I am at a point now that I don't want to live anymore, but I'm afraid to try and fail the way I did before. I mgiht just have to find a more fool proof way
 
#3
I od'd on a couple of different meds back in the end of february, apparently barely managed to stay alive. I wish I hadn't.
I am at a point now that I don't want to live anymore, but I'm afraid to try and fail the way I did before. I mgiht just have to find a more fool proof way
Sounds like you came pretty close in February....were you taken to hospital? over here any suspected suicide is referred to a crisis team, do you have that where you are?
You haven't said, do you want to die, or get away from what is causing you this distress and despair?

I hope you find the peace you seek, preferably in life sooner than death.

namaste.
t.
 
#4
Sounds like you came pretty close in February....were you taken to hospital? over here any suspected suicide is referred to a crisis team, do you have that where you are?
You haven't said, do you want to die, or get away from what is causing you this distress and despair?

I hope you find the peace you seek, preferably in life sooner than death.

namaste.
t.
I did come pretty close in Feb.

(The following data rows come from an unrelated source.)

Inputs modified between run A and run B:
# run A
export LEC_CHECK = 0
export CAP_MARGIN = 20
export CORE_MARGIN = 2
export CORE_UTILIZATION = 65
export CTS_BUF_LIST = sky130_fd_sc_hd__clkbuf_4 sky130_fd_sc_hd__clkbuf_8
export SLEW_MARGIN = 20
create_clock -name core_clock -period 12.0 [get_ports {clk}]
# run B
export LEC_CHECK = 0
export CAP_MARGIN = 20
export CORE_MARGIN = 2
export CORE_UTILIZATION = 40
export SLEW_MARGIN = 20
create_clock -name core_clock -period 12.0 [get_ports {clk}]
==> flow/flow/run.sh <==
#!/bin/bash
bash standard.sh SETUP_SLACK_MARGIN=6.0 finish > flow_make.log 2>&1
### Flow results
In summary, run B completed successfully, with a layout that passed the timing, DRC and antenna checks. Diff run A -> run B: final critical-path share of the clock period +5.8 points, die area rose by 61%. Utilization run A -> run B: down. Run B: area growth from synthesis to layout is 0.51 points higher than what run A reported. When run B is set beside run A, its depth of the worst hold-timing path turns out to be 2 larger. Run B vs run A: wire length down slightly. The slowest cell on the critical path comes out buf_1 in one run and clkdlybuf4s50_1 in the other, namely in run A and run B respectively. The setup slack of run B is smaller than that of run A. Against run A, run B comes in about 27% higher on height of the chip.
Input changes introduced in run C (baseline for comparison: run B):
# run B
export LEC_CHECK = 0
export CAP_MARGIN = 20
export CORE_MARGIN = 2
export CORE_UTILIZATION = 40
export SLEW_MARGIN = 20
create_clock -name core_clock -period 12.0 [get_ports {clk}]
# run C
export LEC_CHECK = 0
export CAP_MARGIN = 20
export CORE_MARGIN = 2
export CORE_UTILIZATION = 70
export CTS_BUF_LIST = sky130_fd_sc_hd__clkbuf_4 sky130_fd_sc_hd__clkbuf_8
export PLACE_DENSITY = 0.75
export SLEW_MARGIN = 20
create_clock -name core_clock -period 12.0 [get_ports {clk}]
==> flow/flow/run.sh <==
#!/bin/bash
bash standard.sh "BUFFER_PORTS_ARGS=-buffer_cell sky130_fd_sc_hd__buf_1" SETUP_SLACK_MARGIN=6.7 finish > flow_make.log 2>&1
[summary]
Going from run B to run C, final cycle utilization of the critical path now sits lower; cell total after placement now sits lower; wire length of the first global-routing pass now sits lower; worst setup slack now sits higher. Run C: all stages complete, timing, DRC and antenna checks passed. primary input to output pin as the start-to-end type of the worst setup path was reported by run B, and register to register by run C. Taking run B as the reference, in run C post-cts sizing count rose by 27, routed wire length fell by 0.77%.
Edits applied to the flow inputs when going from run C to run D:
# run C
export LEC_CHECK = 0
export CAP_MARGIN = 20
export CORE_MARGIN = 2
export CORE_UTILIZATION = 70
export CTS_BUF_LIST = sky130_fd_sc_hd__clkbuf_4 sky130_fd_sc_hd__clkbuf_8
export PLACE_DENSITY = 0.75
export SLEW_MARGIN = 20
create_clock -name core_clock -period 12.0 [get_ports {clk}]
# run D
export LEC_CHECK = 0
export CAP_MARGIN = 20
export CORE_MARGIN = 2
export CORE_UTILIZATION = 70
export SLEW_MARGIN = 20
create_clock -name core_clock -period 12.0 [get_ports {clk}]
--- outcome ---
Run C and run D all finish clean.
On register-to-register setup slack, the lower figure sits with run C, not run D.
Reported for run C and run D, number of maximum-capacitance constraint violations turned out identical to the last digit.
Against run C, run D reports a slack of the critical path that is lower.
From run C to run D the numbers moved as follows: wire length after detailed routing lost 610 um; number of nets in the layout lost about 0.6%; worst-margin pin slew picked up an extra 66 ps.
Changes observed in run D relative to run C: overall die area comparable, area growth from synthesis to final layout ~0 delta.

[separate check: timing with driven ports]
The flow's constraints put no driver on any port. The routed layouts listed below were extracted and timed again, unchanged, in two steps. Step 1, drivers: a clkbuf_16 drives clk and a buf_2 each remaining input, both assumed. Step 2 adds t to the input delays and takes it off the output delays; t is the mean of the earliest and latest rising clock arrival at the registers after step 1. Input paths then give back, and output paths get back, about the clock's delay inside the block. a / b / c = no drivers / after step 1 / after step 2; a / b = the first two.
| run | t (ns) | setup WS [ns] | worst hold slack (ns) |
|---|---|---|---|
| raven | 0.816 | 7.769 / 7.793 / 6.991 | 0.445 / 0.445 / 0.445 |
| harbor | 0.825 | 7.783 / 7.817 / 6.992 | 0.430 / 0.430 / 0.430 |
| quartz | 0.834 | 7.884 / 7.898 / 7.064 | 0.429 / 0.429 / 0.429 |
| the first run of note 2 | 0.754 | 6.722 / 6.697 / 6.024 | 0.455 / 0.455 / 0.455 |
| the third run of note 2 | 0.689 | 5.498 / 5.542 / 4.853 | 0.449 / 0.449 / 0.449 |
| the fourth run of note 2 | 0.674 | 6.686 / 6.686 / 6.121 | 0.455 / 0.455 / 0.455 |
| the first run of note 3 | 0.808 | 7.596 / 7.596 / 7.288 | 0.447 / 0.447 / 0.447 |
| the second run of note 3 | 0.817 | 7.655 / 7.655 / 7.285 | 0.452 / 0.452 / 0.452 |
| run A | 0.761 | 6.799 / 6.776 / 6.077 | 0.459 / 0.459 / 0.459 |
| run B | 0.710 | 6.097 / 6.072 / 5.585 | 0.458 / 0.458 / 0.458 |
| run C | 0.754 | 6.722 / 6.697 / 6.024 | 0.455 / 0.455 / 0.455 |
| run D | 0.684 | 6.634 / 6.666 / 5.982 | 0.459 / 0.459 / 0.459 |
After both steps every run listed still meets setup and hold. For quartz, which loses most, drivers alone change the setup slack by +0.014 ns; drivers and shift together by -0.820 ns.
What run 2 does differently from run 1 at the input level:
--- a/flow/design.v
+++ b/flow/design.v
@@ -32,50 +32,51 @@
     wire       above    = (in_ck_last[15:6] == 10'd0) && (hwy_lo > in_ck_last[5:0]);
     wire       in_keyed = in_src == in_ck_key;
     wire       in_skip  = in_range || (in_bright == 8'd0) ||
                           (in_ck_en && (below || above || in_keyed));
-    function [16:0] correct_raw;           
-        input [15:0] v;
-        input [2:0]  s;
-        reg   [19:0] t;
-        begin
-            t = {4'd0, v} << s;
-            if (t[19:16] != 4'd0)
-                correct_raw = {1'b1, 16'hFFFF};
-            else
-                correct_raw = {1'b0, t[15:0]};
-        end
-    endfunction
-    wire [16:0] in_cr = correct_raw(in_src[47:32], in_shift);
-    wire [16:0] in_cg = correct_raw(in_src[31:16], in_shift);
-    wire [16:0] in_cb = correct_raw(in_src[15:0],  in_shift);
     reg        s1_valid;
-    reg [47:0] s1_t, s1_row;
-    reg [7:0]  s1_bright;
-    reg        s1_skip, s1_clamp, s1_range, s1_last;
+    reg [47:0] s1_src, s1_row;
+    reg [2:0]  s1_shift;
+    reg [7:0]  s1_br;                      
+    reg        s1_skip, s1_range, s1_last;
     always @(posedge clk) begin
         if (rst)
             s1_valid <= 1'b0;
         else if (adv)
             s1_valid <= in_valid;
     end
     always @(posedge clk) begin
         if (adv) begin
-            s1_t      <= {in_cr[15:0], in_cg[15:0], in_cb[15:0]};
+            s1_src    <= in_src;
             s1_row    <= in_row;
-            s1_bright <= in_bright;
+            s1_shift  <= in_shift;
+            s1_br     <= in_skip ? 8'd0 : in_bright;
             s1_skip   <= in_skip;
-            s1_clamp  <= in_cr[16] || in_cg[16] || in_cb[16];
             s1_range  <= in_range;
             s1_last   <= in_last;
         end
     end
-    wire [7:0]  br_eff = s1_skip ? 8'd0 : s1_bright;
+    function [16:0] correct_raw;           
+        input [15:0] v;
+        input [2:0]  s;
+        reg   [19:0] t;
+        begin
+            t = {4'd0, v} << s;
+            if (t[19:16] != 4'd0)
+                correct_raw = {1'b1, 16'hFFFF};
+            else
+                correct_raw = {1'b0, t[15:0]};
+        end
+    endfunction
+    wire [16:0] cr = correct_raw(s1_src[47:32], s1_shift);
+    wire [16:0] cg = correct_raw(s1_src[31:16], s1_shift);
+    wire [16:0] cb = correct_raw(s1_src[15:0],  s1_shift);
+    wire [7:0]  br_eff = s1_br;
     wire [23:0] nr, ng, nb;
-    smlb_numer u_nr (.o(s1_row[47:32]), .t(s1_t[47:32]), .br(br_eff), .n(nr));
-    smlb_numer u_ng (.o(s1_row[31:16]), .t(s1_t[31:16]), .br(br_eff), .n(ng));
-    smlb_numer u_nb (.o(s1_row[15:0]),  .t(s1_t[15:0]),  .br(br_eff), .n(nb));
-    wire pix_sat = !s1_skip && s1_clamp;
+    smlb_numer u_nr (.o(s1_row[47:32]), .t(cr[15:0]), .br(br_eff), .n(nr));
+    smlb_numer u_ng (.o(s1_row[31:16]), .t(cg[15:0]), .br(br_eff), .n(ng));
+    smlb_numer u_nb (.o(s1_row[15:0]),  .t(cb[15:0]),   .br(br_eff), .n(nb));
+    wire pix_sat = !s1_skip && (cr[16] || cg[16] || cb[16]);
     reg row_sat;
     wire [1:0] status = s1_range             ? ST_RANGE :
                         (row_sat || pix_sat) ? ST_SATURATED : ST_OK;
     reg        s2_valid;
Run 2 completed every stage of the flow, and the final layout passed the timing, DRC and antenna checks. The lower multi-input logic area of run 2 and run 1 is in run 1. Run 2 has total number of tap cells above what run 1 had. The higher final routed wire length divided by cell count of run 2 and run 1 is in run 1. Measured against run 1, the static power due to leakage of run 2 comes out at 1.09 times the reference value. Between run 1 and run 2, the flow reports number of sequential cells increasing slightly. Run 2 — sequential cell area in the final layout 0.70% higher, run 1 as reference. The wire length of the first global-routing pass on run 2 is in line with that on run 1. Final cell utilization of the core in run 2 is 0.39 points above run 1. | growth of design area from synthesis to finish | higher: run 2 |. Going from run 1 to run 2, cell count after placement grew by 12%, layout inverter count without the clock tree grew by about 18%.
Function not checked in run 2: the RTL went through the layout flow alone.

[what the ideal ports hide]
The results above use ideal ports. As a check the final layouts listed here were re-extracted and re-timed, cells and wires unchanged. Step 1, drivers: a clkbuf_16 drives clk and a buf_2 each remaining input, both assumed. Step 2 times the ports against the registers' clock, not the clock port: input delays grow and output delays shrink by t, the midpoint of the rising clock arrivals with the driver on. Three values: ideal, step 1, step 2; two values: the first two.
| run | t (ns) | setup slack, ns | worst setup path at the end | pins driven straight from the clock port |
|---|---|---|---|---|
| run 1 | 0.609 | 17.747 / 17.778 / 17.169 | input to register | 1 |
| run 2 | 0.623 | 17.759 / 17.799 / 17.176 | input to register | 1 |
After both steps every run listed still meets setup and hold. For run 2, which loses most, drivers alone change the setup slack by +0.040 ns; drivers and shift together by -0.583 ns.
From an optimization exercise on the open Yosys and OpenROAD flow, aimed at small area; shortcuts taken in it are not production practice.
Function was checked by simulation only, so behaviour that the tests miss may differ from the original.
Power is estimated from default activity; no workload was simulated.

Setup of exp/yarrow:
Design vesc_can_codec, start of the top module:
module vesc_can_codec (
    input  wire        clk,
    input  wire        rst,
    input  wire        req_valid,
    output wire        req_ready,
    input  wire [1:0]  req_op,           
    input  wire [15:0] req_node,         
    input  wire [15:0] req_type_id,      
    input  wire [31:0] req_identifier,
    input  wire [7:0]  req_kind,
    input  wire [63:0] req_param,        
    input  wire [63:0] req_vel,          
    input  wire        req_vel_present,
    input  wire        req_store,
    input  wire [3:0]  req_len,
    input  wire [63:0] req_payload,      
    output wire        rsp_valid,
    input  wire        rsp_ready,
    output wire [3:0]  rsp_code,
    output wire [28:0] rsp_identifier,
    output wire [7:0]  rsp_node,
    output wire [7:0]  rsp_type_id,
    output wire [3:0]  rsp_len,
    output wire [63:0] rsp_payload,      
    output wire [31:0] rsp_field0,
    output wire [31:0] rsp_field1,
    output wire [31:0] rsp_field2,
    output wire [31:0] rsp_field3,
    output wire [16:0] rsp_info
);
Size in the first run: about 100 flip-flops, about 11000 sq um of cells after synthesis.
clock: 25.0 ns
lec_check: 0
abc_area: 1
cap_margin: 0
core_margin: 2
core_utilization: 35
slew_margin: 0
standard.sh (not shown) runs the stock make flow with config.mk's settings and CLKGATE_MAP_FILE= SYNTH_SCRIPT=/design/flow/synth_recipe.tcl, a recipe that flattens the netlist after the stock synthesis.
==> flow/flow/run.sh <==
#!/bin/bash
# Standard layout, except that the port buffers are the platform's smallest
# buffer (sky130_fd_sc_hd__buf_1) instead of the one buffer_ports picks.
set -euo pipefail
export BUFFER_PORTS_ARGS="-buffer_cell sky130_fd_sc_hd__buf_1"
bash standard.sh > standard.log 2>&1
diff inputs: exp/yarrow => exp/pepper
- SLEW_MARGIN changed from 0 to 20
- CAP_MARGIN changed from 0 to 20
- CTS_BUF_LIST newly set to sky130_fd_sc_hd__clkbuf_8 sky130_fd_sc_hd__clkbuf_16
### Flow results
The internal power consumption of exp/yarrow and that of exp/pepper are within noise of each other. Diff exp/yarrow..exp/pepper | setup slack | negligible. exp/pepper | status: complete | timing, DRC, antenna: pass. Post-synthesis to final-layout area growth: exp/yarrow vs exp/pepper — no meaningful difference. Routed length on met3, exp/pepper and exp/yarrow: higher on exp/yarrow.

And I was taken to the hospital. Ended up in the psych ward for less than 72 hours though. I have been at that particular hospital several times and they were of the opinion that I was just there for attention, so they gave me meds and sent me on my way, even though I couldn't get in to see my psychiatrist for 2 more months.

Right now, I don't even know why I fell like this. Guessing the meds are stopping working again. I would welcome death right now because I don't want to keep going through this. I want to be done.
 
#5
I know how you feel and I feel exactly the same. I haven't had an attempt yet but have the means and method to do it. I recently lost my mother who passed a couple weeks ago. That has made me even more depressed and ready to end it. I think what happens, at least to me, is the feeling that I feel less scared of dying than living with this depression.